Women participate in a Tupperware partY in this undated Smithsonian Institution photo. A new exhibit, running through March 21 at the Columbus College of Art and Design in Columbus, Ohio, showcases the products and the party-holders over the past seven decades.

The exhibit follows the plastic products from their introduction in the 1940s, when housewives needed to be instructed on how best to use the new locking plastic lids. The containers from that era are utilitarian but drab to our color-conscious eye — tall, white cylinders, more laboratorylike than luxurious.

“It’s the clean lines you see on it — even the seal — everything is so symmetrical,” said Tom Damigella Jr., of Boston, owner of the last remaining original Tupperware distributorship. “That’s what I love about it. There’s nothing obtuse about it.”

The simple, elegant design stayed true through the decades while the use of color expanded. The 1960s saw the beginning of light greens and yellows. The 1970s brought browns and dark greens to match changing tastes — remember that avocado refrigerator?

The 1980s brought a profusion of reds, blues and purples.

‘Material of the future’

Today, most Tupperware products involve the “organization” of food rather than simply the storage of it, Damigella said.

For example, Miller shows off a square container available to Korean consumers for making kimchee, the fermented cabbage considered the country’s national dish. When the top of the container pops up, the fermentation is done.

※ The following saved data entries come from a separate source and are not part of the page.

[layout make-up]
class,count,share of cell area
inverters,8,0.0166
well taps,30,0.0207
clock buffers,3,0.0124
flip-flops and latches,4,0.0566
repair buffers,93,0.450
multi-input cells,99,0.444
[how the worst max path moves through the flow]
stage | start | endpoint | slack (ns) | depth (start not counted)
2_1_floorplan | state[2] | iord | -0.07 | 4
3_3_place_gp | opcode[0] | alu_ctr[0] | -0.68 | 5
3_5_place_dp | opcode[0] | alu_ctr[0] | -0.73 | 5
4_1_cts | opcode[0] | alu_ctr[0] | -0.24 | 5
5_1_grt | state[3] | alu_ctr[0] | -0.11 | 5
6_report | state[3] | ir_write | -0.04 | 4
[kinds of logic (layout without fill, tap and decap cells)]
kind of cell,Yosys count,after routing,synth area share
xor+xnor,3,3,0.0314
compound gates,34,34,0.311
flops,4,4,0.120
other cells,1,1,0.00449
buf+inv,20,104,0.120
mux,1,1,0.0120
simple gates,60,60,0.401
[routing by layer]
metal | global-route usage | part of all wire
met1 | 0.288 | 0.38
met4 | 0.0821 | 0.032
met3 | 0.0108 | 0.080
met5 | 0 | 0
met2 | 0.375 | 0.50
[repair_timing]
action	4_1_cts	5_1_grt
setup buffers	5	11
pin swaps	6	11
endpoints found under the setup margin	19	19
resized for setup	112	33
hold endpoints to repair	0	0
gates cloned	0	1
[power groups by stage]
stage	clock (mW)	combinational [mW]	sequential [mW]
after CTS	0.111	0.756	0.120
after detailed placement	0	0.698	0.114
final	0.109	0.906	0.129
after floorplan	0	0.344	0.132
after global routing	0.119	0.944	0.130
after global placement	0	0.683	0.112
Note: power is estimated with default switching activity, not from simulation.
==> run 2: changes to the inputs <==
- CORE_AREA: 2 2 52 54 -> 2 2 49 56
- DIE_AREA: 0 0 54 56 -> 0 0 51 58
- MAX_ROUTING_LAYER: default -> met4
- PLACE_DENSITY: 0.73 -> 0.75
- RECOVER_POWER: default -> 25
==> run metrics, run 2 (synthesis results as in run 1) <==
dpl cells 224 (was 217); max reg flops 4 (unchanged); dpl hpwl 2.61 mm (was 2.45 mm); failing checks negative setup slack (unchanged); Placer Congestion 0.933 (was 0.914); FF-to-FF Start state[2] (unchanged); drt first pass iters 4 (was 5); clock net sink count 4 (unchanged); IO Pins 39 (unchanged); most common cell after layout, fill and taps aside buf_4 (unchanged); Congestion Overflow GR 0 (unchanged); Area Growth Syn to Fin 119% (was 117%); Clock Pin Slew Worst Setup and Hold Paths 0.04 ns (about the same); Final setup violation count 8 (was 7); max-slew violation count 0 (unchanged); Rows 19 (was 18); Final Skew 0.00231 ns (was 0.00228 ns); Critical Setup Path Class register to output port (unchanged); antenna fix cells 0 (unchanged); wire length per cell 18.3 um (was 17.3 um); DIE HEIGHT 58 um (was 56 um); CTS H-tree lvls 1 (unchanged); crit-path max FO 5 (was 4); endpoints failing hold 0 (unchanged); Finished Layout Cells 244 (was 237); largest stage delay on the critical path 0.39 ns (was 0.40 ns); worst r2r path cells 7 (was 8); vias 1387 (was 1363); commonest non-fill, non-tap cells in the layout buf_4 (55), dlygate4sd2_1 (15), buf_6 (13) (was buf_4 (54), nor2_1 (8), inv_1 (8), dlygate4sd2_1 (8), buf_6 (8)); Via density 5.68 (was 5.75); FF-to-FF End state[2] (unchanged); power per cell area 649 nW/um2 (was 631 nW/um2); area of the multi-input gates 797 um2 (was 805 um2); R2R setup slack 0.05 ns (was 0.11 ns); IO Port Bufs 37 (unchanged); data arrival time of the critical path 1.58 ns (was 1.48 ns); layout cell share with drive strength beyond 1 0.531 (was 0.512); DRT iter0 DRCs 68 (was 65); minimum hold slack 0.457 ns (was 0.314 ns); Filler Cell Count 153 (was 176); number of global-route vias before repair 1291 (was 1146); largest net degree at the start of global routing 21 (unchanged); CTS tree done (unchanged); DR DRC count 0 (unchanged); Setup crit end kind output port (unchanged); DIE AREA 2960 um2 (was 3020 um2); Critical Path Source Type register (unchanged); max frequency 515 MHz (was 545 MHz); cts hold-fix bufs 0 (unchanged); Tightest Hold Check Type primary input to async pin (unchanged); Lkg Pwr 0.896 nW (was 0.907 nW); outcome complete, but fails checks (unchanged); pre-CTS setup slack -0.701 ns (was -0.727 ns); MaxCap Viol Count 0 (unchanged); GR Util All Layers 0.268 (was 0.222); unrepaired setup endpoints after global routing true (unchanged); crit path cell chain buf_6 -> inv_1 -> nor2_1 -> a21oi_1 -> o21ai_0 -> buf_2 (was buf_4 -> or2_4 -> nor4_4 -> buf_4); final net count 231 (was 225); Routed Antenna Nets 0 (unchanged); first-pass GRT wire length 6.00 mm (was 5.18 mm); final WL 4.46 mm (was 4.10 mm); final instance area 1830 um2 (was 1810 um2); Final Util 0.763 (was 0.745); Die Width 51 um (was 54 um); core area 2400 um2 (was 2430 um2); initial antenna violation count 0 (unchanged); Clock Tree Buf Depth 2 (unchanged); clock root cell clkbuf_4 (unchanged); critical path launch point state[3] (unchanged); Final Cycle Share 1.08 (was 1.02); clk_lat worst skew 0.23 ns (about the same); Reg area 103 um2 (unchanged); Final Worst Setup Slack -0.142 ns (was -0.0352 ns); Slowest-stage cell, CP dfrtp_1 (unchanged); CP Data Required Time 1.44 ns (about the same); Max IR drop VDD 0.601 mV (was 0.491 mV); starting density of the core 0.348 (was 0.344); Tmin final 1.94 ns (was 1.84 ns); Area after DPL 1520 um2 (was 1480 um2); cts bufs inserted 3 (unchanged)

Or take the company’s “Rock ‘n Serve,” a freezer-to-microwave storage and cooking device, as well as a series of smooth, seamless purple plates and bowls that Miller designed.

“Those are the things I find particularly challenging,” he said. “It seems like a very simple thing to design, but there are so many plates and so many bowls out there — it’s like, what do you do?”

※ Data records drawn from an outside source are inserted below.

**src/rtl/pc_pkg.sv**
```systemverilog
// Shared definitions for the fetch-address generator: reset vector,
// next-PC source encoding and the target alignment mask helper.
package pc_pkg;

  localparam logic [31:0] DEFAULT_RESET_VECTOR = 32'h0000_2000;
  localparam int unsigned MAX_XLEN = 64;

  typedef enum logic [2:0] {
    SRC_TRAP,
    SRC_PEND_TRAP,
    SRC_REDIR,
    SRC_PEND_REDIR,
    SRC_RAS,
    SRC_SEQ
  } next_src_e;

  // All-ones mask with the low align_bits cleared; callers truncate to XLEN.
  function automatic logic [MAX_XLEN-1:0] align_mask(input int unsigned align_bits);
    return {MAX_XLEN{1'b1}} << align_bits;
  endfunction

endpackage

```
**src/rtl/return_address_stack.sv**
```systemverilog
// Circular return-address stack; pushing when full silently drops the oldest entry.
module return_address_stack #(
  parameter int DEPTH = 4,
  parameter int XLEN  = 32
) (
  input  logic            clk,
  input  logic            reset_n,
  input  logic            push,
  input  logic            pop,
  input  logic            flush,
  input  logic [XLEN-1:0] push_addr,
  output logic [XLEN-1:0] top,
  output logic            empty,
  output logic            full
);

  localparam int PTR_W = (DEPTH > 1) ? $clog2(DEPTH) : 1;
  localparam int CNT_W = $clog2(DEPTH + 1);

  logic [XLEN-1:0]  mem [DEPTH];
  logic [PTR_W-1:0] top_ptr;
  logic [CNT_W-1:0] count;
  logic             wr_en;
  logic [PTR_W-1:0] wr_idx;
  logic             replace_top;

  assign empty       = (count == '0);
  assign full        = (count == CNT_W'(DEPTH));
  assign top         = mem[top_ptr];
  assign replace_top = push && pop && !empty;

  always_comb begin
    wr_en  = 1'b0;
    wr_idx = top_ptr;
    if (!flush && push) begin
      wr_en  = 1'b1;
      wr_idx = replace_top ? top_ptr : top_ptr + PTR_W'(1);
    end
  end

  always_ff @(posedge clk) begin
    if (wr_en)
      mem[wr_idx] <= push_addr;
  end

  // Push+pop on a non-empty stack just swaps the top entry in place.
  always_ff @(posedge clk or negedge reset_n) begin
    if (!reset_n) begin
      top_ptr <= '0;
      count   <= '0;
    end else if (flush) begin
      count <= '0;
    end else if (replace_top) begin
      count <= count;
    end else if (push) begin
      top_ptr <= top_ptr + PTR_W'(1);
      if (!full)
        count <= count + CNT_W'(1);
    end else if (pop && !empty) begin
      top_ptr <= top_ptr - PTR_W'(1);
      count   <= count - CNT_W'(1);
    end
  end

endmodule

```
**src/rtl/pc_gen.sv**
```systemverilog
// Fetch-address generator: arbitrates trap, redirect, RAS and sequential
// next-PC sources and holds one redirect that arrives while fetch is stalled.
module pc_gen
  import pc_pkg::*;
#(
  parameter int              XLEN         = 32,
  parameter logic [XLEN-1:0] RESET_VECTOR = XLEN'(DEFAULT_RESET_VECTOR),
  parameter int              INC          = 4,
  parameter int              ALIGN_BITS   = 2,
  parameter int              RAS_DEPTH    = 4
) (
  input  logic            clk,
  input  logic            reset_n,
  input  logic            stall,
  input  logic            trap_valid,
  input  logic [XLEN-1:0] trap_target,
  input  logic            redirect_valid,
  input  logic [XLEN-1:0] redirect_target,
  input  logic            ras_push,
  input  logic [XLEN-1:0] ras_push_addr,
  input  logic            ras_pop,
  output logic [XLEN-1:0] pc,
  output logic            redirect_pending,
  output logic            ras_empty,
  output logic            ras_full
);

  localparam logic [XLEN-1:0] MASK = XLEN'(align_mask(ALIGN_BITS));

  next_src_e       next_src;
  logic [XLEN-1:0] next_pc;
  logic [XLEN-1:0] ras_top;
  logic            pend_valid;
  logic            pend_is_trap;
  logic [XLEN-1:0] pend_target;
  logic            ras_enable;
  logic            ras_do_push;
  logic            ras_do_pop;
  logic            ras_flush;

  assign redirect_pending = pend_valid;

  always_comb begin
    next_src = SRC_SEQ;
    if (trap_valid)
      next_src = SRC_TRAP;
    else if (pend_valid && pend_is_trap)
      next_src = SRC_PEND_TRAP;
    else if (redirect_valid)
      next_src = SRC_REDIR;
    else if (pend_valid)
      next_src = SRC_PEND_REDIR;
    else if (ras_pop && !ras_empty)
      next_src = SRC_RAS;
  end

  always_comb begin
    next_pc = pc + XLEN'(INC);
    case (next_src)
      SRC_TRAP:                     next_pc = trap_target & MASK;
      SRC_REDIR:                    next_pc = redirect_target & MASK;
      SRC_PEND_TRAP, SRC_PEND_REDIR: next_pc = pend_target;
      SRC_RAS:                      next_pc = ras_top & MASK;
      default:                      next_pc = pc + XLEN'(INC);
    endcase
  end

  // The RAS only moves on unstalled cycles that fall through to RAS/sequential.
  assign ras_enable  = !stall && (next_src == SRC_RAS || next_src == SRC_SEQ);
  assign ras_do_push = ras_enable && ras_push;
  assign ras_do_pop  = ras_enable && ras_pop;
  assign ras_flush   = !stall && (next_src == SRC_TRAP || next_src == SRC_PEND_TRAP);

  return_address_stack #(
    .DEPTH (RAS_DEPTH),
    .XLEN  (XLEN)
  ) u_ras (
    .clk       (clk),
    .reset_n   (reset_n),
    .push      (ras_do_push),
    .pop       (ras_do_pop),
    .flush     (ras_flush),
    .push_addr (ras_push_addr),
    .top       (ras_top),
    .empty     (ras_empty),
    .full      (ras_full)
  );

  always_ff @(posedge clk or negedge reset_n) begin
    if (!reset_n)
      pc <= RESET_VECTOR;
    else if (!stall)
      pc <= next_pc;
  end

  // A held trap is never displaced by a redirect; same-or-higher priority replaces.
  always_ff @(posedge clk or negedge reset_n) begin
    if (!reset_n) begin
      pend_valid   <= 1'b0;
      pend_is_trap <= 1'b0;
      pend_target  <= '0;
    end else if (stall) begin
      if (trap_valid) begin
        pend_valid   <= 1'b1;
        pend_is_trap <= 1'b1;
        pend_target  <= trap_target & MASK;
      end else if (redirect_valid && !(pend_valid && pend_is_trap)) begin
        pend_valid   <= 1'b1;
        pend_is_trap <= 1'b0;
        pend_target  <= redirect_target & MASK;
      end
    end else begin
      pend_valid   <= 1'b0;
      pend_is_trap <= 1'b0;
    end
  end

endmodule

```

The Orlando, Fla.-based company was founded by inventor Earl Tupper, a New Hampshire tree surgeon and farmer who struggled to earn a living for his family during the Depression. He invented Tupperware around 1942, using a refined version of the compound polyethlylene, which he referred to as “Poly-T: Material of the Future,” according to British design professor Alison Clarke in her book, “Tupperware: the Promise of Plastic in 1950s America.”

Tupperware sales took off in the 1950s when Brownie Wise, a poor Detroit single mother started holding Tupperware parties instead of selling door-to-door. “By the mid-1950s, the Tupperware party … had become a cultural hallmark of postwar America,” Clarke wrote.

Tupperware has experimented with retail sales, including a limited line available in Target stores. But even those products are generally accompanied by an in-store Tupperware saleswoman ready to explain the product and take your name for a party down the road.

The party has changed over the years, with more emphasis today on combining a “ladies night out” with tips on cooking and food preparation, said David Halversen, Tupperware’s senior vice president for business development and communications.

And while the sales force tends to buy products direct from the company today instead of through regional distributorships, the plastic-pushing party remains the core of Tupperware’s corporate strategy.

“A Tupperware party is held every two seconds around the world,” Halversen said. “That’s how important the Tupperware party is to us.”